= WORK TASK =
Can you find the lines of the listing that include "utilisation" and copy every one?
>>>>>
$ cat config.mk
export PLATFORM = sky130hd
export DESIGN_NAME = fir_sample_demux
export DESIGN_NICKNAME = d
export VERILOG_FILES = /design/src/rtl/fir_demux_pkg.sv /design/src/rtl/fir_demux_slot.sv /design/src/rtl/fir_sample_demux.sv
export SDC_FILE = /design/constraint.sdc
export NUM_CORES = 1
export LEC_CHECK = 0
export ABC_AREA = 0
export CAP_MARGIN = 20
export CORE_MARGIN = 2
export CORE_UTILIZATION = 42
export DETAILED_ROUTE_END_ITERATION = 8
export GPL_TIMING_DRIVEN = 1
export MAX_ROUTING_LAYER = met4
export PLACE_DENSITY = 0.87
export SLEW_MARGIN = 20
export SYNTH_ARGS = -nofsm -noshare
export SYNTH_HDL_FRONTEND = slang
export SYNTH_SLANG_ARGS = --single-unit
$ cat constraint.sdc
create_clock -name clk -period 1.7 [get_ports clk]
set_input_delay 0.34 -clock clk [delete_from_list [all_inputs] [get_ports clk]]
set_output_delay 0.34 -clock clk [all_outputs]
set_load 0.02 [all_outputs]
$ cat src/rtl/fir_demux_pkg.sv
// Shared constants and helpers for the FIR sample demultiplexer.
// The FIR_DEMUX_CH_W(n) macro gives the channel-index width for n channels.
`ifndef FIR_DEMUX_CH_W
`define FIR_DEMUX_CH_W(n) fir_demux_pkg::clog2(n)
`endif

package fir_demux_pkg;

    localparam int DEFAULT_DATA_W = 16;
    localparam int DEFAULT_NUM_CH = 2;

    // Ceiling log2 with a floor of 1 so a channel index is never zero bits wide.
    function automatic int clog2(input int value);
        int result;
        int remain;
        result = 0;
        remain = value - 1;
        for (int i = 0; i < 32; i++) begin
            if (remain > 0) begin
                result = result + 1;
                remain = remain >> 1;
            end else begin
                result = result;
            end
        end
        if (result < 1) begin
            result = 1;
        end else begin
            result = result;
        end
        return result;
    endfunction

endpackage

$ cat src/rtl/fir_demux_slot.sv
// One-entry holding register for a single demux output channel.
module fir_demux_slot
    import fir_demux_pkg::*;
#(
    parameter int DATA_W = DEFAULT_DATA_W
) (
    input  logic              clk,
    input  logic              rst,
    input  logic              load,
    input  logic [DATA_W-1:0] load_data,
    input  logic              ready,
    output logic              valid,
    output logic [DATA_W-1:0] data
);

    logic              valid_r;
    logic [DATA_W-1:0] data_r;

    // Load wins over drain so a same-cycle drain+load keeps valid high; data holds after drain.
    always_ff @(posedge clk) begin
        if (rst) begin
            valid_r <= 1'b0;
            data_r  <= {DATA_W{1'b0}};
        end else if (load) begin
            valid_r <= 1'b1;
            data_r  <= load_data;
        end else if (valid_r && ready) begin
            valid_r <= 1'b0;
            data_r  <= data_r;
        end else begin
            valid_r <= valid_r;
            data_r  <= data_r;
        end
    end

    assign valid = valid_r;
    assign data  = data_r;

endmodule

$ cat src/rtl/fir_sample_demux.sv
// 1-to-NUM_CH sample distributor with per-channel valid/ready holding registers.
// Optional build macro FIR_DEMUX_EXT_SEL_EN: destination comes from sel instead of round-robin.
module fir_sample_demux
    import fir_demux_pkg::*;
#(
    parameter int DATA_W = DEFAULT_DATA_W,
    parameter int NUM_CH = DEFAULT_NUM_CH,
    parameter int CH_W   = `FIR_DEMUX_CH_W(NUM_CH)
) (
    input  logic                     clk,
    input  logic                     rst,
    input  logic [DATA_W-1:0]        in_data,
    input  logic                     in_valid,
    output logic                     in_ready,
    output logic [NUM_CH*DATA_W-1:0] out_data,
    output logic [NUM_CH-1:0]        out_valid,
    input  logic [NUM_CH-1:0]        out_ready,
    output logic [CH_W-1:0]          ch_ptr,
    input  logic [CH_W-1:0]          sel,
    output logic                     sel_err
);

    localparam logic [CH_W:0]   NUM_CH_X = (CH_W+1)'(NUM_CH);
    localparam logic [CH_W-1:0] LAST_CH  = CH_W'(NUM_CH - 1);

    logic [CH_W-1:0]   ch_ptr_r;
    logic [CH_W-1:0]   dest_s;
    logic              dest_ok_s;
    logic              dest_busy_s;
    logic              accept_s;
    logic [NUM_CH-1:0] load_s;
    logic [NUM_CH-1:0] slot_valid_s;

`ifdef FIR_DEMUX_EXT_SEL_EN
    assign dest_s  = sel;
    assign sel_err = !rst && in_valid && !dest_ok_s;
`else
    logic unused_sel_s;
    assign unused_sel_s = ^sel;
    assign dest_s       = ch_ptr_r;
    assign sel_err      = 1'b0;
`endif

    assign dest_ok_s = ({1'b0, dest_s} < NUM_CH_X);
    assign in_ready  = !rst && dest_ok_s && !dest_busy_s;
    assign accept_s  = in_valid && in_ready;

    // Destination is busy only if it holds a sample its consumer is not taking this cycle.
    always_comb begin
        dest_busy_s = 1'b0;
        for (int k = 0; k < NUM_CH; k++) begin
            if (dest_s == CH_W'(k)) begin
                dest_busy_s = slot_valid_s[k] && !out_ready[k];
            end else begin
                dest_busy_s = dest_busy_s;
            end
        end
    end

    // One-hot load strobe for the accepted sample's destination slot.
    always_comb begin
        load_s = {NUM_CH{1'b0}};
        for (int k = 0; k < NUM_CH; k++) begin
            if (dest_s == CH_W'(k)) begin
                load_s[k] = accept_s;
            end else begin
                load_s[k] = 1'b0;
            end
        end
    end

    // Pointer follows the last accepted destination +1, wrapping at NUM_CH.
    always_ff @(posedge clk) begin
        if (rst) begin
            ch_ptr_r <= {CH_W{1'b0}};
        end else if (accept_s) begin
            ch_ptr_r <= (dest_s == LAST_CH) ? {CH_W{1'b0}} : dest_s + CH_W'(1);
        end else begin
            ch_ptr_r <= ch_ptr_r;
        end
    end

    assign ch_ptr    = ch_ptr_r;
    assign out_valid = slot_valid_s;

    for (genvar k = 0; k < NUM_CH; k++) begin : g_slot
        fir_demux_slot #(
            .DATA_W (DATA_W)
        ) u_slot (
            .clk       (clk),
            .rst       (rst),
            .load      (load_s[k]),
            .load_data (in_data),
            .ready     (out_ready[k]),
            .valid     (slot_valid_s[k]),
            .data      (out_data[k*DATA_W +: DATA_W])
        );
    end

endmodule

# Word-level counts from Yosys, hierarchy flattened
# Cells that the tools add are included.
[word_totals]
reg_bits = 35
output_inout_bits = 37
wordCells = 26
[classes]
add_sub_neg = 1
muxes = 8
reduce_logical = 12
[op_table]
columns = ["cell", "count"]
rows = [
  ["2-to-1 mux 1 bit", 8],
  ["logical AND 1 bit", 6],
  ["zero test 1 bit", 4],
  ["nonzero test 2 bit", 2],
  ["adder 1 bit (second input constant)", 1],
]

# Depth between registers and ports, before layout
# Gate-level depths: netlist (run 1).
[logic_depth]
ltp_word = 8
depth_mapped = 5

# Hierarchy
# Synthesis (run 1) repeated with hierarchy kept, for this count alone.
[unflattened]
hier_cells = 124
area_unflattened_um2 = 1353.8
[by_module_without_submodules]
columns = ["mod", "n_inst", "cells_each", "area_per_inst_um2", "seq_area_each_um2"]
rows = [
  ["fir_demux_slot", 2, 56, 616.8, 340.3],
  ["fir_sample_demux", 1, 12, 120.1, 20.0],
]

# Worst setup path after synthesis (run 1)
# OpenSTA, ideal clock, no wires.
[synth_path]
kind = "input-to-output"
from = "input port out_ready[0]"
to = "output port in_ready"
t_arrival_ns = 1.426
required_ns = 1.360
slack_ns = -0.066
stages = 5
cell_sequence = "nand2b_1 > buf_2 > clkbuf_1 > nor2_1 > a211oi_1"
[synth_via]
elab_chain_cells = 5
[synth_lines]
columns = ["element", "line", "rtl"]
rows = [
  ["from (decl)", "fir_sample_demux.sv:17", "input logic [NUM_CH-1:0] out_ready,"],
  ["zero test 1 bit", "fir_sample_demux.sv:53", "dest_busy_s = slot_valid_s[k] && !out_ready[k];"],
  ["logical AND 1 bit", "fir_sample_demux.sv:53", ""],
  ["2-to-1 mux 1 bit", "fir_sample_demux.sv:52", "if (dest_s == CH_W'(k)) begin"],
  ["zero test 1 bit", "fir_sample_demux.sv:45", "assign in_ready = !rst && dest_ok_s && !dest_busy_s;"],
  ["logical AND 1 bit", "fir_sample_demux.sv:45", ""],
  ["to (decl)", "fir_sample_demux.sv:14", "output logic in_ready,"],
]
# Every way passes these cells.

# Final worst setup path (run 1)
# Same ends and word-level chain as after synthesis.

==> metrics.md, run 1 <==
| Metric | Value |
|---|---|
| Worst relative slew slack | 64.4% |
| # diodes | 0 |
| Min-Delay Endpoint | g_slot[0].u_slot.data[13] |
| Mapped cell area | 1420 sq um |
| Delay-heaviest family, CP | buffers and inverters |
| Crit Path Category | input pin to output port |
| GRT overflow | 0 |
| Initial antenna violation count | 0 |
| Fillcell total | 284 |
| Via density | 5.19 |
| CTS H-Tree Depth | 2 |
| Period utilisation layout | 97.0% |
| Initial Utilization | 43.3% |
| Mean Syn Cell Area | 9.48 sq um |
| Reg2reg end | g_slot[1].u_slot.data[4] |
| Row cnt | 21 |
| Largest net degree at the start of global routing | 19 |
| Clk pin slew, worst setup/hold paths | 90 ps |
| DRT iter0 DRCs | 45 |
| Area of the multi-input gates | 628 sq um |
| Drt wl/cell | 14.4 um |
| CP Max Fanout | 2 |
| Vias post-DR | 1307 |
| Setup violators final | 0 |
| First-pass GRT wire length | 5.95 mm |
| Synth Flop Type | dfxtp_1 |
| Boundary Pins | 59 |
| CTS max path bufs | 2 |
| Vias in the first global route | 1266 |
| Number of port buffers | 56 |
| Worst Setup Start Kind | input pin |
| Status | complete, no violations |
| Worst VDD drop | 0.431 mV |
| Synth Warn # | 0 |
| Commonest non-fill, non-tap cell in the layout | clkdlybuf4s50_1 |
| Crit end category | output port |
| Final hold slack | 478 ps |
| CP peak stage delay | 460 ps |
| Clock Latency Late Sink | 330 ps |
| Cell Area, Placed | 2030 sq um |
| Synth unique cells | 24 |
| Total GRT Usage | 19.9% |
| Non-Filler Instances | 252 |
| Detailed Routing Iterations Pass 1 | 4 |
| Leak | 0.000930 uW |
| Pins Over Slew Limit | 0 |
| Final nets | 227 |
| Post-synth net total | 172 |
| Worst Hold Path Cells | 1 |
| WP data required | 1360 ps |
| Num Clock Sinks | 35 |
| Post-Route WL | 3.63 mm |
| Max Clk Rate | 606 MHz |
| Design Power | 1700 uW |
| Gpl congestion | 0.826 |
| Remaining antenna violation count after routing | 0 |
| R2R Setup Slk | 310 ps |
| RSZ-0062 raised after global routing | no |
| Placed cell count | 244 |
| Min-delay src | g_slot[0].u_slot.data[13] |
| Max-cap check violation count | 0 |
| Clock Tree Root | clkbuf_4 |
| CTS buffer count | 5 |
| Setup WS pre-CTS | -490 ps |
| Commonest non-fill, non-tap cells in the layout | 52 x clkdlybuf4s50_1, 35 x dfxtp_1 |
| Skew final | 5.68 ps |
| Register area | 701 sq um |
| Area Overhead vs Synth | 47.7% |
| Post-synth EDFFs | 0 |
| Post-Synthesis Cells | 150 |
| CP arrival | 1310 ps |
| Post-layout min period | 1650 ps |
| Share of cells above drive strength 1 | 14.1% |
| Hold Fails Final Rpt | 0 |
| Die Wd | 62.2 um |
| FF-to-FF Start | ch_ptr |
| Post-synth ARST share | 0% |
| FF+latch count, synth | 35 |
| Fin worst setup slack | 50.3 ps |
| Reg2reg path depth | 4 |
| Worst hold path type | register to register |
| Slew @ Worst Pin | 534 ps |
| Post-CTS Hold Buffers | 0 |
| Die height | 62.2 um |
| Post-CTS Setup Bufs | 0 |
| Die area | 3870 sq um |
| DP Wirelength | 2.69 mm |
| Seq/Total Area, Yosys | 49.3% |
| Worst-path cell chain | clkdlybuf4s50_1 -> nand2b_4 -> nor2_1 -> a211oi_2 -> buf_4 |
| CTS tree | yes |
| Power per cell area | 810 nW/um^2 |
| Crit-path slowest cell | clkdlybuf4s50_1 |
| DRC viols | 0 |
| Final Instance Area | 2100 sq um |
| Core area | 3280 sq um |
| CP bufs+invs | 2 |
## through the flow
stage          util (%)  TNS [ps]
2_1_floorplan         -         0
3_3_place_gp       61.7     -3830
3_5_place_dp       61.7     -4500
4_1_cts            63.8         0
5_1_grt            63.9         0
6_report           63.9         0
## power breakdown
part / internal, uW / total [uW] / switching [uW]
logic: 166 / 317 / 151
clock network: 243 / 499 / 256
registers: 863 / 886 / 23.4
total: 1270 / 1700 / 430
## timing repair
item | in CTS | in global routing
endpoints found under the hold margin | 0 | 0
endpoints found under the setup margin | 3 | 1
cloned | 0 | 0
pin swaps | 1 | 0
resized for setup | 8 | 1
## cell families after synthesis
group                  Yosys count  share of synthesized area (%)
AND/OR/NAND/NOR                 57                           21.7
AO/OA/AOI/OAI                   36                           21.3
flip-flops                      35                           49.3
buffers and inverters           21                           7.39
other                            1                          0.264
## worst max-delay path by stage
stage	depth (start not counted)	start	end
after floorplan	5	out_ready[0]	in_ready
final	5	out_ready[0]	in_ready
after CTS	1	g_slot[0].u_slot.valid	out_valid[0]
after detailed placement	5	out_ready[0]	in_ready
after global routing	1	g_slot[1].u_slot.data[14]	out_data[30]
after global placement	5	out_ready[0]	in_ready
## state kept, by name, indices dropped and copies added, names as in the netlist
signal and count:
g_slot.u_slot.data 32, g_slot.u_slot.valid 2, ch_ptr 1
## Yosys cell counts, drive strengths merged, types with 2 or more instances
cell type / number / area [sq um]
inv: 3 / 11.3
nand3: 16 / 80.1
nand2b: 2 / 12.5
nand2: 17 / 71.3
o311ai: 16 / 140
a21oi: 2 / 10.0
a31o: 16 / 140
dfxtp: 35 / 701
nor2: 3 / 11.3
and3: 16 / 100
buf: 10 / 62.6
clkbuf: 8 / 31.3
## routing by layer
layer / global-route usage (%) / part of all wire [%] / wire [um] / up-vias
met4: 10.8 / 2.6 / 96 / 0
met2: 29.2 / 46 / 1660 / 48
met3: 4.17 / 4.5 / 164 / 9
met1: 25.9 / 47 / 1700 / 590
li1: - / - / - / 660
met5: - / 0 / 0 / -
## worst reg2reg max path, cell delays in order, from the launching register on
cell and delay [ps]:
dfxtp_1 400, buf_4 170, inv_1 180, o311ai_0 420, nand2_1 100
## area by class of cell
cell class	count	area share [%]
Sequential cell	35	33.4
Tap cell	46	2.74
Clock buffer	8	3.28
Multi-Input combinational cell	94	29.9
Timing Repair Buffer	66	30.2
Inverter	3	0.536
(Power assumes the default switching activity.)
==> run 2: changes to the inputs <==
Settings changed: CORE_MARGIN 2 to 1, SLEW_MARGIN 20 to 10.
==> run 2 against run 1 <==
Net effect: sequential power hardly changed; global-route usage is 5.2 points higher; flip-flop and latch count stayed put; total power is 0.83% higher; critical path depth stayed put; largest power group unchanged; non-clock buffer count stayed put.
==> metrics.md, run 2 (synthesis gave the netlist of run 1 again) <==
| Metric | Value |
|---|---|
| Vias post-DR | 1359 |
| Worst-path cell chain | clkdlybuf4s50_1 -> nand2b_4 -> nor2_1 -> a211oi_2 -> buf_4 |
| Max Clk Rate | 610 MHz |
| Drt wl/cell | 16.2 um |
| Hold Fails Final Rpt | 0 |
| Die area | 3620 sq um |
| Number of flip-flops under the largest register name | 32 |
| Gpl congestion | 0.871 |
| Boundary Pins | 59 |
| Setup WS pre-CTS | -472 ps |
| Worst VDD drop | 0.379 mV |
| # diodes | 0 |
| Non-Filler Instances | 250 |
| Remaining antenna violation count after routing | 0 |
| Final nets | 227 |
| Vias in the first global route | 1314 |
| Setup violators final | 0 |
| Clock Tree Root | clkbuf_4 |
| Crit Path Category | input pin to output port |
| CP bufs+invs | 2 |
| Largest net degree at the start of global routing | 19 |
| Die height | 60.2 um |
| Number of port buffers | 56 |
| CTS H-Tree Depth | 2 |
| Power per cell area | 808 nW/um^2 |
| Reg2reg path depth | 4 |
| Slew @ Worst Pin | 559 ps |
| First-pass GRT wire length | 6.34 mm |
| Worst relative slew slack | 62.8% |
| Fin worst setup slack | 61.7 ps |
| CP Max Fanout | 2 |
| Crit end category | output port |
| Commonest non-fill, non-tap cell in the layout | clkdlybuf4s50_1 |
| Clock Latency Late Sink | 330 ps |
| CTS max path bufs | 2 |
| Pins Over Slew Limit | 0 |
| Skew final | 3.24 ps |
| Share of cells above drive strength 1 | 14.1% |
| Crit-path slowest cell | clkdlybuf4s50_1 |
| Delay-heaviest family, CP | buffers and inverters |
| DRT iter0 DRCs | 78 |
| Status | complete, no violations |
| CP arrival | 1300 ps |
| Initial antenna violation count | 0 |
| Row cnt | 20 |
| Via density | 5.44 |
| Post-layout min period | 1640 ps |
| DP Wirelength | 2.95 mm |
| Critical Path Stages | 5 |
| Total GRT Usage | 25.1% |
| CP peak stage delay | 460 ps |
| TNS Setup | 0 ps |
| Commonest non-fill, non-tap cells in the layout | 47 x clkdlybuf4s50_1, 35 x dfxtp_1 |
| Period utilisation layout | 96.4% |
| Post-CTS Setup Bufs | 0 |
| WP data required | 1360 ps |
| R2R Setup Slk | 220 ps |
| Placed cell count | 242 |
| CTS tree | yes |
| Clk pin slew, worst setup/hold paths | 100 ps |
| CP Launch Point | out_ready[0] |
| Die Wd | 60.2 um |
| Core area | 3130 sq um |
| Max-cap check violation count | 0 |
| Post-CTS Hold Buffers | 0 |
| Initial Utilization | 45.4% |
| Worst Setup Start Kind | input pin |
| DRC viols | 0 |
| Critical Path Sink | in_ready |
| Detailed Routing Iterations Pass 1 | 4 |
| Num Clock Sinks | 35 |
| Post-Route WL | 4.05 mm |
| Reg2reg end | g_slot[1].u_slot.data[10] |
| Worst hold path type | register to register |
| Leak | 0.00102 uW |
| Area Overhead vs Synth | 49.3% |
| CTS buffer count | 5 |
| GRT overflow | 0 |
| FF-to-FF Start | ch_ptr |
-- run 2: worst min-delay path by stage --
stage,from,endpoint,cells after the start
after floorplan,rst,ch_ptr,1
after global routing,g_slot[0].u_slot.data[2],g_slot[0].u_slot.data[2],1
after CTS,g_slot[0].u_slot.data[2],g_slot[0].u_slot.data[2],1
after detailed placement,g_slot[0].u_slot.data[13],g_slot[0].u_slot.data[13],1
after global placement,g_slot[0].u_slot.data[6],g_slot[0].u_slot.data[6],1
final,g_slot[0].u_slot.data[2],g_slot[0].u_slot.data[2],1
-- run 2: routing by layer --
metal	track usage, %	vias to the layer above	share of wire, %
met3	7.14	2	6.1
met2	39.6	57	48
met4	7.97	0	0.67
met1	30.8	639	45
met5	-	-	0
li1	-	661	-
-- run 2: layout make-up --
| class | count | area, sq um |
|---|---|---|
| repair buffers | 66 | 658 |
| inverters | 3 | 11.3 |
| well taps | 44 | 55.1 |
| multi-input cells | 94 | 628 |
| clock buffers | 8 | 68.8 |
| flip-flops and latches | 35 | 701 |
| fillers | 252 | 1010 |
-- run 2: worst reg2reg max path, cell delays in order, from the launching register on --
cell      delay [ps]
dfxtp_1          400
buf_4            160
inv_1            180
o311ai_0         500
nand2_1          110
-- run 2: timing repair --
action,CTS,global route
setup endpoints to repair,3,7
gates resized for setup,8,6
pin swaps,0,1
-- run 2: metrics by stage --
step | hold slack (ps) | util (%) | power, uW | area, sq um
2_1_floorplan | 409 | - | 1060 | 1430
3_3_place_gp | 459 | 65.1 | 1220 | 2040
3_5_place_dp | 469 | 65.1 | 1230 | 2040
4_1_cts | 490 | 67.4 | 1730 | 2110
5_1_grt | 502 | 67.8 | 1800 | 2120
6_report | 486 | 67.8 | 1720 | 2120
-- run 2: where the power goes --
group          switching, uW  total [uW]  internal (uW)  leakage [uW]
combinational            157         325            168      0.000698
clock                    260         504            243     0.0000386
sequential              24.1         887            863      0.000286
<<<<<
= EXERCISE RESPONSE =
| Period utilisation layout | 97.0% |
| Period utilisation layout | 96.4% |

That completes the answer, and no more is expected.